----- Available records -----

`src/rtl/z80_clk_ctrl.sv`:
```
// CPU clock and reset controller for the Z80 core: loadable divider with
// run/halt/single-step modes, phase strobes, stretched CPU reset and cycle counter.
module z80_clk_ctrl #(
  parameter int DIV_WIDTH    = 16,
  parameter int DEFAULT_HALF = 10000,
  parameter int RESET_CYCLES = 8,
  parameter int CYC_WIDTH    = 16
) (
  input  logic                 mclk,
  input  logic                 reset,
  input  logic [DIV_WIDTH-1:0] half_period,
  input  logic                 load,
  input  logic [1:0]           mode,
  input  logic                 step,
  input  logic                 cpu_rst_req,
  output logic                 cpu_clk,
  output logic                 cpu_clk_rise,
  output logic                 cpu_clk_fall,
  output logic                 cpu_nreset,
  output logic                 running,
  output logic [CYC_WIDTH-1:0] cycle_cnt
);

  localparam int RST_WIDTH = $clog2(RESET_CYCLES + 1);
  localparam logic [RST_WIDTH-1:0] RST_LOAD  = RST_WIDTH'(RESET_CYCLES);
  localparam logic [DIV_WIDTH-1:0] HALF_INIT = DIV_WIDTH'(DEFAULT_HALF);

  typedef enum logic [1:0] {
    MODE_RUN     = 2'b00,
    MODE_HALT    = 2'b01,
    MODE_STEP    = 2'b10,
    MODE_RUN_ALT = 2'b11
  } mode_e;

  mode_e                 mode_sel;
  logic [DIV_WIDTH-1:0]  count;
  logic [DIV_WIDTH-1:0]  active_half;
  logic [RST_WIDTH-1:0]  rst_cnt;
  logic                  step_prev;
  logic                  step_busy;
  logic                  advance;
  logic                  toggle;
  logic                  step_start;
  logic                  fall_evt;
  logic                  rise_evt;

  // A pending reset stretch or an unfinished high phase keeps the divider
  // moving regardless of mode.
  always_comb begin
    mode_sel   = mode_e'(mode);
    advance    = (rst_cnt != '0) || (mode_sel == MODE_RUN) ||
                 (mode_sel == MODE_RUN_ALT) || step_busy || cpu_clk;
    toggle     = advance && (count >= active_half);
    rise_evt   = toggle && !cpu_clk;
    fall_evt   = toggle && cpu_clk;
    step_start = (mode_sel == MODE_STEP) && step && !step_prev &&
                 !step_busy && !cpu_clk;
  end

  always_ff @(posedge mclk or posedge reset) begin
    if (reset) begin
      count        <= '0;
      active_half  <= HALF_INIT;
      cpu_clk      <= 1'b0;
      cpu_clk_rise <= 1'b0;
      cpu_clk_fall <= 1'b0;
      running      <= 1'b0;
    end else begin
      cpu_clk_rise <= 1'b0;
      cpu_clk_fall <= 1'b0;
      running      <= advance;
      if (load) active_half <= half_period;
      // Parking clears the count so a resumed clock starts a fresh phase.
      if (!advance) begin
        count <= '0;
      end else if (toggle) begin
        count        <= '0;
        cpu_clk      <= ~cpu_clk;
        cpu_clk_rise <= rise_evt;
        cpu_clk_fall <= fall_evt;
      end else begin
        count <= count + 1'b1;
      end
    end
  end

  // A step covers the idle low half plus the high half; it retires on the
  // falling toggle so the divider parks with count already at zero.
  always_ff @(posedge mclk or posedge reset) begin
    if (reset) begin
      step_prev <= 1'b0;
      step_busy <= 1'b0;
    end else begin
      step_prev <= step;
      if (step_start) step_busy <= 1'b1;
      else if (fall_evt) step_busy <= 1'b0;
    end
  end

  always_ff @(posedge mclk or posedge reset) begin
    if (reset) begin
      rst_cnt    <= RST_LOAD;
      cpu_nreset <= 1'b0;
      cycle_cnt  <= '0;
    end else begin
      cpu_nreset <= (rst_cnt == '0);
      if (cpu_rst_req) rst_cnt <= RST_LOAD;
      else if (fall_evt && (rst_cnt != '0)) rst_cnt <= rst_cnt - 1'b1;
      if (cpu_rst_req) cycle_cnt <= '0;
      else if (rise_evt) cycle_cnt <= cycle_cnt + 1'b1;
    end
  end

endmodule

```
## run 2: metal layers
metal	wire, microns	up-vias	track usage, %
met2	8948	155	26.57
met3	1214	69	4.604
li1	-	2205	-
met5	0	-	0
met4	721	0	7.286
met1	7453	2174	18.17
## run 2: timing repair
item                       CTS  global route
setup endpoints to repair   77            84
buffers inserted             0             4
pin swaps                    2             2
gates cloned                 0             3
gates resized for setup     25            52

-----

Reproduce each line above without any alteration.

## Solution to the problem
`src/rtl/z80_clk_ctrl.sv`:
```
// CPU clock and reset controller for the Z80 core: loadable divider with
// run/halt/single-step modes, phase strobes, stretched CPU reset and cycle counter.
module z80_clk_ctrl #(
  parameter int DIV_WIDTH    = 16,
  parameter int DEFAULT_HALF = 10000,
  parameter int RESET_CYCLES = 8,
  parameter int CYC_WIDTH    = 16
) (
  input  logic                 mclk,
  input  logic                 reset,
  input  logic [DIV_WIDTH-1:0] half_period,
  input  logic                 load,
  input  logic [1:0]           mode,
  input  logic                 step,
  input  logic                 cpu_rst_req,
  output logic                 cpu_clk,
  output logic                 cpu_clk_rise,
  output logic                 cpu_clk_fall,
  output logic                 cpu_nreset,
  output logic                 running,
  output logic [CYC_WIDTH-1:0] cycle_cnt
);

  localparam int RST_WIDTH = $clog2(RESET_CYCLES + 1);
  localparam logic [RST_WIDTH-1:0] RST_LOAD  = RST_WIDTH'(RESET_CYCLES);
  localparam logic [DIV_WIDTH-1:0] HALF_INIT = DIV_WIDTH'(DEFAULT_HALF);

  typedef enum logic [1:0] {
    MODE_RUN     = 2'b00,
    MODE_HALT    = 2'b01,
    MODE_STEP    = 2'b10,
    MODE_RUN_ALT = 2'b11
  } mode_e;

  mode_e                 mode_sel;
  logic [DIV_WIDTH-1:0]  count;
  logic [DIV_WIDTH-1:0]  active_half;
  logic [RST_WIDTH-1:0]  rst_cnt;
  logic                  step_prev;
  logic                  step_busy;
  logic                  advance;
  logic                  toggle;
  logic                  step_start;
  logic                  fall_evt;
  logic                  rise_evt;

  // A pending reset stretch or an unfinished high phase keeps the divider
  // moving regardless of mode.
  always_comb begin
    mode_sel   = mode_e'(mode);
    advance    = (rst_cnt != '0) || (mode_sel == MODE_RUN) ||
                 (mode_sel == MODE_RUN_ALT) || step_busy || cpu_clk;
    toggle     = advance && (count >= active_half);
    rise_evt   = toggle && !cpu_clk;
    fall_evt   = toggle && cpu_clk;
    step_start = (mode_sel == MODE_STEP) && step && !step_prev &&
                 !step_busy && !cpu_clk;
  end

  always_ff @(posedge mclk or posedge reset) begin
    if (reset) begin
      count        <= '0;
      active_half  <= HALF_INIT;
      cpu_clk      <= 1'b0;
      cpu_clk_rise <= 1'b0;
      cpu_clk_fall <= 1'b0;
      running      <= 1'b0;
    end else begin
      cpu_clk_rise <= 1'b0;
      cpu_clk_fall <= 1'b0;
      running      <= advance;
      if (load) active_half <= half_period;
      // Parking clears the count so a resumed clock starts a fresh phase.
      if (!advance) begin
        count <= '0;
      end else if (toggle) begin
        count        <= '0;
        cpu_clk      <= ~cpu_clk;
        cpu_clk_rise <= rise_evt;
        cpu_clk_fall <= fall_evt;
      end else begin
        count <= count + 1'b1;
      end
    end
  end

  // A step covers the idle low half plus the high half; it retires on the
  // falling toggle so the divider parks with count already at zero.
  always_ff @(posedge mclk or posedge reset) begin
    if (reset) begin
      step_prev <= 1'b0;
      step_busy <= 1'b0;
    end else begin
      step_prev <= step;
      if (step_start) step_busy <= 1'b1;
      else if (fall_evt) step_busy <= 1'b0;
    end
  end

  always_ff @(posedge mclk or posedge reset) begin
    if (reset) begin
      rst_cnt    <= RST_LOAD;
      cpu_nreset <= 1'b0;
      cycle_cnt  <= '0;
    end else begin
      cpu_nreset <= (rst_cnt == '0);
      if (cpu_rst_req) rst_cnt <= RST_LOAD;
      else if (fall_evt && (rst_cnt != '0)) rst_cnt <= rst_cnt - 1'b1;
      if (cpu_rst_req) cycle_cnt <= '0;
      else if (rise_evt) cycle_cnt <= cycle_cnt + 1'b1;
    end
  end

endmodule

```
## run 2: metal layers
metal	wire, microns	up-vias	track usage, %
met2	8948	155	26.57
met3	1214	69	4.604
li1	-	2205	-
met5	0	-	0
met4	721	0	7.286
met1	7453	2174	18.17
## run 2: timing repair
item                       CTS  global route
setup endpoints to repair   77            84
buffers inserted             0             4
pin swaps                    2             2
gates cloned                 0             3
gates resized for setup     25            52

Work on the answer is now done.